Makerbot Inks Deal; Waze Worries; Tumblr Attacks

MakerBot's popular Replicator 2
MakerBot's popular Replicator 2

A weekly recap of news on the CNBC Disruptor 50 companies seeking to upend the status quo in the markets.

Makerbot Makes a Deal

MakerBot is being acquired by Stratasys for $403 million. Stratasys, which in December completed a $1.4 billion merger with the privately held 3-D printing company Objet, said MakerBot will operate as a separate subsidiary when the deal closes in the third quarter, and Makerbot CEO Bre Pettis will continue to lead the business.

MakerBot has sold more than 22,000 3-D printers since its launch in 2009 and generated revenue of $11.5 million in first-quarter 2013.

Airbnb Is Cheaper Than Hotels, Survey Says

Is it really less expensive to stay at an Airbnb than a hotel? Yes, according to a recent study.

Looking at every major U.S. city and comparing the cost of renting an apartment on Airbnb to a hotel, Priceonomics found that Airbnb rentals are 21.2% less than hotels. For budget travelers, a private room booked on Airbnb can be as much as 49.5% less than a hotel room.

(Read more: 3-D Printing Set to Be This Generation's 'Moon Shot')

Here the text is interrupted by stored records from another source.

### src/rtl/registro_etapa_skid_if.sv
// Valid/ready handshake bundle between the operand/result multiplexer,
// the skid register and the next pipeline stage.
`timescale 1ns/1ps
interface registro_etapa_skid_if #(
  parameter int WIDTH = 32
);
  logic [WIDTH-1:0] dato_entrada;
  logic             valido_entrada;
  logic             listo_entrada;
  logic [WIDTH-1:0] dato_salida;
  logic             valido_salida;
  logic             listo_salida;
  logic             vaciar;
  logic [1:0]       ocupacion;

  // Pipeline-register side.
  modport slave (
    input  dato_entrada, valido_entrada, listo_salida, vaciar,
    output listo_entrada, dato_salida, valido_salida, ocupacion
  );

  // Side that drives upstream data and consumes the output.
  modport master (
    output dato_entrada, valido_entrada, listo_salida, vaciar,
    input  listo_entrada, dato_salida, valido_salida, ocupacion
  );
endinterface

### src/rtl/registro_etapa_skid.sv
// Two-entry skid-buffer pipeline register behind the 2:1 operand/result mux.
// All handshake outputs decode from registered state only.
`timescale 1ns/1ps
module registro_etapa_skid #(
  parameter int WIDTH = 32
) (
  input  logic                  clk,
  input  logic                  rst,
  registro_etapa_skid_if.slave  bus
);

  // state  | meaning
  // VACIO  | no word held, ready for input
  // UNO    | one word in principal, ready for input
  // LLENO  | principal and skid both held, upstream stalled
  typedef enum logic [1:0] {
    VACIO = 2'd0,
    UNO   = 2'd1,
    LLENO = 2'd2
  } estado_e;

  estado_e          estado_q, estado_d;
  logic [WIDTH-1:0] principal_q, principal_d;
  logic [WIDTH-1:0] skid_q, skid_d;
  logic             entra;
  logic             sale;

  assign entra = bus.valido_entrada && (estado_q != LLENO);
  assign sale  = bus.listo_salida && (estado_q != VACIO);

  always_ff @(posedge clk or posedge rst) begin
    if (rst) begin
      estado_q    <= VACIO;
      principal_q <= '0;
      skid_q      <= '0;
    end else begin
      estado_q    <= estado_d;
      principal_q <= principal_d;
      skid_q      <= skid_d;
    end
  end

  always_comb begin
    estado_d    = estado_q;
    principal_d = principal_q;
    skid_d      = skid_q;
    if (bus.vaciar) begin
      // Flush wins over any transfer in the same cycle.
      estado_d    = VACIO;
      principal_d = '0;
      skid_d      = '0;
    end else begin
      case (estado_q)
        VACIO: begin
          if (entra) begin
            estado_d    = UNO;
            principal_d = bus.dato_entrada;
          end
        end
        UNO: begin
          if (entra && sale) begin
            principal_d = bus.dato_entrada;
          end else if (entra) begin
            estado_d = LLENO;
            skid_d   = bus.dato_entrada;
          end else if (sale) begin
            estado_d = VACIO;
          end
        end
        LLENO: begin
          if (sale) begin
            estado_d    = UNO;
            principal_d = skid_q;
          end
        end
        default: begin
          estado_d = VACIO;
        end
      endcase
    end
  end

  always_comb begin
    bus.ocupacion = 2'd0;
    case (estado_q)
      UNO:     bus.ocupacion = 2'd1;
      LLENO:   bus.ocupacion = 2'd2;
      default: bus.ocupacion = 2'd0;
    endcase
  end

  assign bus.valido_salida = (estado_q != VACIO);
  assign bus.listo_entrada = (estado_q != LLENO);
  assign bus.dato_salida   = principal_q;

endmodule

### src/flat_wrapper.sv
// flat-port wrapper written by rule: the top's interface ports become plain ports
module registro_etapa_skid_flat 
#(
  parameter int WIDTH = 32
)
  (clk, rst, bus_dato_entrada, bus_valido_entrada, bus_listo_salida, bus_vaciar, bus_listo_entrada, bus_dato_salida, bus_valido_salida, bus_ocupacion);
  registro_etapa_skid_if #(.WIDTH(WIDTH)) bus_i ();
  input  logic clk;
  input  logic rst;
  input wire logic [$bits(bus_i.dato_entrada)-1:0] bus_dato_entrada;
  input wire logic [$bits(bus_i.valido_entrada)-1:0] bus_valido_entrada;
  input wire logic [$bits(bus_i.listo_salida)-1:0] bus_listo_salida;
  input wire logic [$bits(bus_i.vaciar)-1:0] bus_vaciar;
  output wire logic [$bits(bus_i.listo_entrada)-1:0] bus_listo_entrada;
  output wire logic [$bits(bus_i.dato_salida)-1:0] bus_dato_salida;
  output wire logic [$bits(bus_i.valido_salida)-1:0] bus_valido_salida;
  output wire logic [$bits(bus_i.ocupacion)-1:0] bus_ocupacion;
  assign bus_i.dato_entrada = bus_dato_entrada;
  assign bus_i.valido_entrada = bus_valido_entrada;
  assign bus_i.listo_salida = bus_listo_salida;
  assign bus_i.vaciar = bus_vaciar;
  assign bus_listo_entrada = bus_i.listo_entrada;
  assign bus_dato_salida = bus_i.dato_salida;
  assign bus_valido_salida = bus_i.valido_salida;
  assign bus_ocupacion = bus_i.ocupacion;
  registro_etapa_skid #(.WIDTH(WIDTH)) u_core (.clk(clk), .rst(rst), .bus(bus_i));
endmodule
### config.mk
export PLATFORM = sky130hd
export DESIGN_NAME = registro_etapa_skid_flat
export DESIGN_NICKNAME = d
export VERILOG_FILES = /design/src/rtl/registro_etapa_skid_if.sv /design/src/rtl/registro_etapa_skid.sv /design/src/flat_wrapper.sv
export SDC_FILE = /design/constraint.sdc
export NUM_CORES = 1
export LEC_CHECK = 0
export ABC_AREA = 1
export CORE_MARGIN = 2
export CORE_UTILIZATION = 55
export DETAILED_ROUTE_END_ITERATION = 10
export GPL_ROUTABILITY_DRIVEN = 1
export GPL_TIMING_DRIVEN = 0
export PLACE_DENSITY = 0.84
export SETUP_SLACK_MARGIN = 0.2
export SLEW_MARGIN = 40
export SYNTH_ARGS = -nofsm -noshare
export SYNTH_HDL_FRONTEND = slang
export SYNTH_SLANG_ARGS = --single-unit
### constraint.sdc
create_clock -name clk -period 5 [get_ports clk]
set_input_delay 1 -clock clk [delete_from_list [all_inputs] [get_ports clk]]
set_output_delay 1 -clock clk [all_outputs]
set_load 0.005 [all_outputs]
==> metrics.md, run 1 <==
| Metric | Value |
|---|---|
| Vias | 3235 |
| FILL cells | 468 |
| CTS tree | done |
| Worst endpoint required time | 4.00 ns |
| Hold path start | u_core.bus.dato_salida[23] |
| Final critical-path share of the clock period | 0.5997 |
| PortBufs | 72 |
| Period minus WS final | 2.999 ns |
| Status | completed |
| FFs w/ async S/R, synth | 1.000 |
| Seq/Total Area, Yosys | 0.4905 |
| CP max stage delay | 0.48 ns |
| Actual slew at the worst max-slew pin | 0.4854 ns |
| Ports | 73 |
| Vias in the first global route | 3016 |
| Clock edge transition at the registers on the reported setup and hold paths | 0.07 ns |
| Critical R2R Capture | u_core.bus.dato_salida[0] |
| Maximum VDD drop | 0.1899 mV |
| PD cells | 308.0 nW/um2 |
| Leak | 0.002590 uW |
| Die width | 82.24 um |
| Launching point of the worst reg2reg path | u_core.estado_q[1] |
| Sequential Power Share | 0.452 |
| Switching part of the total | 0.2809 |
| R2r setup slk | 3.45 ns |
| Worst EP arrival | 2.00 ns |
| Critical-path top delay cell | clkdlybuf4s50_1 |
| Clock skew | 0.005560 ns |
| Gpl congestion | 0.8429 |
| Post-Place Worst Slack | 2.391 ns |
| Share of cells above drive strength 1 | 0.08436 |
| Crit path capture type | primary output |
| Worst hold path endpoint | u_core.bus.dato_salida[23] |
| Area taken by multi-input logic gates | 1400 um2 |
| Final setup vio count | 0 |
| Worst Hold Depth | 2 |
| CP Cell Sequence | inv_2, nand2_1, buf_4, buf_4, inv_1, clkdlybuf4s50_1 |
| Synth unique cells | 20 |
| Total setup buffers inserted after CTS | 0 |
| HP Class | reg2reg |
| Leading post-synthesis cells by cell area | dfrtp_1 (49%), nand2_1 (26%), nor2_1 (7.5%) |
| Largest net degree at the start of global routing | 39 |
| Crit start category | flip-flop |
| Post-route ant nets | 0 |
| Diode count | 0 |
| Synth Cell Area | 3367 um2 |
| Final Hold Vio Count | 0 |
| Commonest cells post-synth | nand2_1 (235), nor2_1 (67), dfrtp_1 (66), inv_1 (37), nand3_1 (34) |
| Clock buffer count from CTS | 9 |
| GR Util All Layers | 0.2661 |
| CTS resizes | 0 |
| Max_slew headroom | 0.6764 |
| Clock tree sinks | 66 |
| Avg Synthesized Cell Area | 7.000 um2 |
| Fmax | 333.5 MHz |
| First-pass GRT wire length | 13.42 mm |
| P_int | 972.0 uW |
| Yosys warnings | 0 |
| Most common cell in the netlist | nand2_1 |
| Hold_buf cts | 0 |
| DP HPWL | 5.747 mm |
| Synth Flop Type | dfrtp_1 |
| #FFs+latches synth | 66 |
| Initial DRT Pass Iterations | 5 |
| Synthesized instance count | 481 |
| Clock Latency Late Sink | 0.35 ns |
| Final worst-path setup slack | 2.001 ns |
| Initial Util | 0.5687 |
| Core area | 5921 um2 |
| Die area | 6763 um2 |
| H-tree depth | 3 |
| Final setup TNS | 0 ns |
| EDFF count, synth | 0 |
| Drt wl/cell | 12.99 um |
| Via/cell ratio | 5.023 |
| Worst-path fanout max | 10 |
| Synth Net Count | 518 |
| Register area | 1652 um2 |
| Initial antenna violation count | 0 |
| Post-synth top area cell | dfrtp_1 |
| Clk network pwr share | 0.326 |
| Top cell type's share of synthesized area | 0.4905 |
| Unrepaired setup endpoints after global routing | no |
| NumNets Final | 602 |
| Clock Tree Root | clkbuf_8 |
| Final wirelength | 8.367 mm |
| Gate power share | 0.223 |
| Total gr overflow | 0 |
| Synthesis-to-layout area growth | 30.36% |
| Top cell by count, worst path | buf_4 |
| Chip height | 82.24 um |
| Initial drt markers | 261 |
| Worst R2R Path Depth | 8 |
| Switching Power | 379.8 uW |
| FP Rows | 28 |
| Kind of critical path | reg2out |
| DRC | 0 |
| Max_cap viols | 0 |
| Clk buf depth | 2 |
| Max-slew violation count | 0 |
critical path, delay by kind of cell, from the launching register on:
| family | cells | cell delay, ns |
|---|---|---|
| buf+inv | 5 | 1.08 |
| simple gates | 1 | 0.15 |
| flops | 1 | 0.40 |
registers in the layout, indices dropped and copies added (netlist names):
name / count
u_core.bus.dato_salida: 32
u_core.skid_q: 32
u_core.estado_q: 2
placed cells by master, fill, tap and decap left out:
cell | Yosys | layout
a21oi_1 | 1 | 1
a31oi_2 | 1 | 1
buf_1 | 1 | 1
buf_12 | 0 | 1
buf_2 | 12 | 12
buf_4 | 8 | 8
buf_6 | 3 | 3
bufinv_16 | 0 | 1
clkbuf_1 | 2 | 4
clkbuf_8 | 0 | 10
clkdlybuf4s50_1 | 0 | 72
clkinv_2 | 0 | 2
dfrtp_1 | 66 | 66
inv_1 | 37 | 36
inv_2 | 3 | 3
inv_4 | 0 | 1
nand2_1 | 235 | 235
nand2_2 | 2 | 2
nand2_4 | 1 | 1
nand3_1 | 34 | 34
nand4_1 | 2 | 2
nor2_1 | 67 | 67
nor2_2 | 1 | 1
nor2_4 | 1 | 1
nor3_2 | 1 | 1
o21ai_0 | 3 | 3
worst max path at each step:
| stage | end | depth (start not counted) | from |
|---|---|---|---|
| floorplan | u_core.bus.dato_salida[0] | 1 | rst |
| global route | bus_ocupacion[1] | 6 | u_core.estado_q[0] |
| CTS | bus_ocupacion[1] | 6 | u_core.estado_q[0] |
| global placement | u_core.bus.dato_salida[22] | 2 | rst |
| detailed placement | bus_ocupacion[1] | 6 | u_core.estado_q[0] |
| finish | bus_ocupacion[1] | 6 | u_core.estado_q[0] |
cells by family after synthesis:
| kind of cell | synth area share |
|---|---|
| AO/OA/AOI/OAI | 0.009659 |
| flip-flops | 0.4905 |
| AND/OR/NAND/NOR | 0.4062 |
| buffers and inverters | 0.09364 |
area by class of cell:
cell class                      count  share of cell area
Multi-Input combinational cell    349              0.3190
Clock buffer                       12             0.03307
Timing Repair Buffer               73              0.1688
Inverter                           40             0.03478
Clock inverter                      3            0.009122
Tap cell                           75             0.02138
Sequential cell                    66              0.3763
Buffer                             26             0.03763
power groups by stage:
stage | registers, uW | clock network, uW | logic (uW)
after floorplan | 619 | 0 | 142
after global placement | 616 | 0 | 289
after detailed placement | 619 | 0 | 299
after CTS | 610 | 442 | 303
after global routing | 614 | 463 | 336
final | 610 | 440 | 301
stage by stage:
stage | utilization | std cells | hold WS [ns] | instance area (um2) | power (uW)
finish | 0.7413 | 644 | 0.4724 | 4389 | 1352
global route | 0.7413 | 644 | 0.4923 | 4389 | 1413
CTS | 0.7413 | 644 | 0.4746 | 4389 | 1354
detailed placement | 0.7101 | 629 | 0.4575 | 4204 | 917.8
global placement | 0.7063 | 628 | 0.4533 | 4182 | 905.3
floorplan | - | 481 | 0.4426 | 3367 | 761.0
routing by layer:
metal / GRT usage / wire [um] / up-vias
met1: 0.3362 / 3562 / 1509
met4: 0.1367 / 199 / 0
met5: 0 / 0 / -
met2: 0.4419 / 4210 / 104
met3: 0.04130 / 394 / 18
li1: - / - / 1604
(Power assumes the default switching activity.)
==> run 2, diff against run 1 <==
--- a/config.mk
+++ b/config.mk
@@ -7,11 +7,11 @@
 export LEC_CHECK = 0
 export ABC_AREA = 1
 export CORE_MARGIN = 2
-export CORE_UTILIZATION = 55
+export CORE_UTILIZATION = 51
 export DETAILED_ROUTE_END_ITERATION = 10
 export GPL_ROUTABILITY_DRIVEN = 1
 export GPL_TIMING_DRIVEN = 0
-export PLACE_DENSITY = 0.84
+export PLACE_DENSITY = 0.78
 export SETUP_SLACK_MARGIN = 0.2
 export SLEW_MARGIN = 40
 export SYNTH_ARGS = -nofsm -noshare
==> constraint.sdc (replaced) <==
create_clock -name clk -period 3.1 [get_ports clk]
set_input_delay 0.62 -clock clk [delete_from_list [all_inputs] [get_ports clk]]
set_output_delay 0.62 -clock clk [all_outputs]
set_load 0.005 [all_outputs]
==> run 2 against run 1 <==
Net effect:
- combinational power increased by 59%
- power rose by 61%
- worst setup slack lost 1.5 ns
- sequential power grew 61%
- clock power up 62%
- sequential share of layout area barely moved
- hold slack lost 0.0023 ns
- critical path type unchanged
- largest cell class unchanged
==> metrics.md, run 2 (same netlist as run 1, synthesis figures left out) <==
| Metric | Value |
|---|---|
| Die width | 85.25 um (+3.7%) |
| Total setup buffers inserted after CTS | 0 (unchanged) |
| Fmax | 382.1 MHz |
| Clock Tree Root | clkbuf_8 |
| Post-route cell area | 4392 um2 (about the same) |
| Max_cap viols | 0 (unchanged) |
| CP max stage delay | 0.49 ns (about the same) |
| Clock buffer count from CTS | 9 (unchanged) |
| Worst hold path endpoint | u_core.bus.dato_salida[15] |
| Most frequent cells in the layout | nand2_1 (235), clkdlybuf4s50_1 (72), nor2_1 (67) |
| GR Util All Layers | 0.2336 (-0.03253) |
| Vias | 3121 (-3.5%) |
| Final setup vio count | 0 (unchanged) |
| First-pass GRT wire length | 13.52 mm (+0.72%) |
| Post-route ant nets | 0 (unchanged) |
| Hold_buf cts | 0 (unchanged) |
| Worst-path fanout max | 10 (unchanged) |
| Critical R2R Capture | u_core.bus.dato_salida[31] |
| Total gr overflow | 0 (unchanged) |
| Drt wl/cell | 12.40 um (-4.5%) |
| Most common cell after layout, fill and taps aside | nand2_1 |
| Worst Hold Depth | 2 (unchanged) |
| Vias in the first global route | 2900 (-3.8%) |
| Final critical-path share of the clock period | 0.8443 |
| Placement-stage cell area | 4207 um2 (about the same) |
| Final Hold Vio Count | 0 (unchanged) |
| Switching part of the total | 0.2782 (-0.002749) |
| Crit path capture type | primary output |
| PortBufs | 72 (unchanged) |
| CTS resizes | 0 (unchanged) |
| DP HPWL | 5.602 mm (-2.5%) |
| Clk network pwr share | 0.327 (about the same) |
| Crit start category | flip-flop |
| Clock edge transition at the registers on the reported setup and hold paths | 0.07 ns (about the same) |
| PD cells | 494.6 nW/um2 (+61%) |
| Critical-path top delay cell | clkdlybuf4s50_1 |
| Max_slew headroom | 0.6695 (-0.006934) |
| R2r setup slk | 1.56 ns (-1.89 ns) |
| Chip height | 85.25 um (+3.7%) |
| CTS tree | done |
| Launching point of the worst reg2reg path | u_core.estado_q[1] |
| Clock Latency Late Sink | 0.35 ns (about the same) |
| Largest net degree at the start of global routing | 41 (+5.1%) |
| HP Class | reg2reg |
| Clk buf depth | 2 (unchanged) |
| H-tree depth | 3 (unchanged) |
| Kind of critical path | reg2out |
| FP Rows | 29 (+3.6%) |
| Share of cells above drive strength 1 | 0.08436 (unchanged) |
| Gpl congestion | 0.8054 (-4.4%) |
| Clock skew | 0.007061 ns (+0.001501 ns) |
| Actual slew at the worst max-slew pin | 0.4958 ns (+0.01040 ns) |
| CP Cell Sequence | inv_2, nand2_1, buf_4, buf_4, inv_1, clkdlybuf4s50_1 |
| P_int | 1568 uW (+61%) |
| Sequential Power Share | 0.452 (about the same) |
| Hold WS | 0.4701 ns (-0.002267 ns) |
| Via/cell ratio | 4.831 (-3.8%) |
| Design Power | 2172 uW (+61%) |
| NumNets Final | 602 (unchanged) |
| Initial drt markers | 255 (-2.3%) |
| Top cell by count, worst path | buf_4 |
| Hold path start | u_core.bus.dato_salida[15] |
| Ports | 73 (unchanged) |
| Worst endpoint required time | 2.48 ns (-1.52 ns) |
| Leak | 0.002590 uW (unchanged) |
| Final setup TNS | 0 ns (unchanged) |
| Worst EP arrival | 2.00 ns (about the same) |
| Diode count | 0 (unchanged) |
| Unrepaired setup endpoints after global routing | no |
| Initial antenna violation count | 0 (unchanged) |
| Gate power share | 0.221 (-0.002) |
| Core area | 6350 um2 (+7.2%) |
| Initial Util | 0.5302 (-0.03844) |
| Synthesis-to-layout area growth | 30.43% (about the same) |
| Switching Power | 604.2 uW (+59%) |
| Period minus WS final | 2.617 ns |
| Initial DRT Pass Iterations | 5 (unchanged) |
| Worst R2R Path Depth | 8 (unchanged) |
| Die area | 7268 um2 (+7.5%) |
| Status | completed |
| Max-slew violation count | 0 (unchanged) |
| Clock tree sinks | 66 (unchanged) |
| Final wirelength | 8.013 mm (-4.2%) |
| DRC | 0 (unchanged) |
| Maximum VDD drop | 0.3673 mV (+93%) |
## run 2: cell counts in the layout (fill, tap and decap cells not counted)
No cell type changed its count.
## run 2: power groups by stage
stage               Clock (uW)  Combinational, uW  Sequential [uW]
global placement             0                469              993
finish                     711                479              982
CTS                        720                484              982
global route               756                533              992
floorplan                    0                230              998
detailed placement           0                481              997
## run 2: layout make-up
| class | instances | area, um2 |
|---|---|---|
| Buffer | 26 | 165.2 |
| Clock inverter | 3 | 40.04 |
| Inverter | 40 | 152.6 |
| Tap cell | 77 | 96.34 |
| Sequential cell | 66 | 1652 |
| Multi-Input combinational cell | 349 | 1400 |
| Clock buffer | 12 | 145.1 |
| Timing Repair Buffer | 73 | 740.7 |
| Fill cell | 549 | 1958 |
## run 2: layer usage
layer  up-vias  wire, um  track usage
met2        88      3772       0.3693
met5         -         0            0
met4         0       211      0.09668
li1       1600         -            -
met3        20       409      0.03988
met1      1413      3618       0.3204
## run 2: per-stage QoR
step | setup WS (ns) | std cells | util
final | 0.4827 | 646 | 0.6916
after CTS | 0.4838 | 646 | 0.6916
after detailed placement | 0.8579 | 631 | 0.6625
after global routing | 0.3736 | 646 | 0.6916
after global placement | -0.3561 | 630 | 0.6589
after floorplan | 0.8252 | 481 | -
## run 2: worst max-delay path, delay by kind of cell, from the launching register on
family / cells / cell delay, ns
AND/OR/NAND/NOR: 1 / 0.15
buffers and inverters: 5 / 1.10
flip-flops: 1 / 0.40
## run 2: how the worst max path moves through the flow
stage                     slack, ns               start  depth (start not counted)                          to
final                          0.48  u_core.estado_q[0]                          6            bus_ocupacion[1]
after global routing           0.37  u_core.estado_q[0]                          6            bus_ocupacion[1]
after CTS                      0.48  u_core.estado_q[0]                          6            bus_ocupacion[1]
after detailed placement       0.86  u_core.estado_q[0]                          6            bus_ocupacion[1]
after global placement        -0.36                 rst                          2  u_core.bus.dato_salida[19]
after floorplan                0.83                 rst                          1   u_core.bus.dato_salida[0]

In cities where Airbnb has less inventory, it is not always cheaper to rent an apartment, but it's almost always cheaper to stay in an Airbnb private room than book a hotel, the study found. The cities with the most Airbnb listings relative to their population are San Francisco; Cambridge, Mass.; Berkeley, Calif.; Boulder, Colo.; and Washington.

Ouya: Game-Changer

A week after Microsoft and Sony's big splash at the E3 conference, CEO Julie Urhman of $99 gaming-console maker Ouya, appeared on CNBC's "Squawk Box" to discuss the future of the gaming market and opening up the last "closed" platform: television. All games are free to try on Ouya.

"The console industry has not changed in over 30 years, and games cost $60 before you even know if you like it. We're telling any creator with excitement and vision to build a game for the television, Uhrman said. "The consoles don't allow that today. … This is truly disruptive."

(Read More: Why Health Care Needs a Dose of Social Disruption)

Google, Waze Driving Toward Regulatory Roadblock?

Google's purchase of Waze could attract more attention from regulators. The company bypassed U.S. regulatory review under an exemption for acquisitions of foreign companies lacking substantial U.S. revenues.

But comments by Waze CEO Noam Bardin in which he referred to Waze as Google's "only reasonable competition" has raised concerns that the Department of Justice or Federal Trade Commission could take a closer look at any antitrust aspects of the deal.

At an AllThingsD conference in May, Bardin said, "What search is for the Web, maps are for mobile ... We feel that we're the only reasonable competition to [Google] in this market of creating maps that are really geared for mobile, for real-time, for consumers—for the new world that we're moving into."

Social Media Stats Are 'Gross': Tumblr's Karp

Tumblr founder David Karp lashed out at other social media companies in a conference appearance this week, calling the arms race in follower numbers promoted by social media companies, including Twitter, as "really gross."

(Read More: A $34 Billion Conversation in the Cloud)

Tumblr does not share its stats, a policy that Karp considers critical to allowing for creativity and experimentation without the "shame" associated with not amassing a huge following.

Karp sold Tumblr to Yahoo in May for $1.1 billion.

HotelTonight's Battle for the 15 Percent

HotelTonight CEO Sam Shank appeared on CNBC's "Squawk Box" and challenged skepticism that his company's mobile app for booking last-minute hotel deals is no different than any online travel booking site.

"It's completely different than legacy online travel agency websites," he said. "We're inspiring people to be more spontaneous and create more primary demand," Shank said.

Shank explained that the company is targeting only the last-minute, same-day booking market, which is 15% of the overall lodging industry, though he expects it to grow over time. The company's target demographic is 25 to 40 year olds.

"Even at the Superbowl we had rooms. They were expensive, but sold in 20 minutes," Shank said.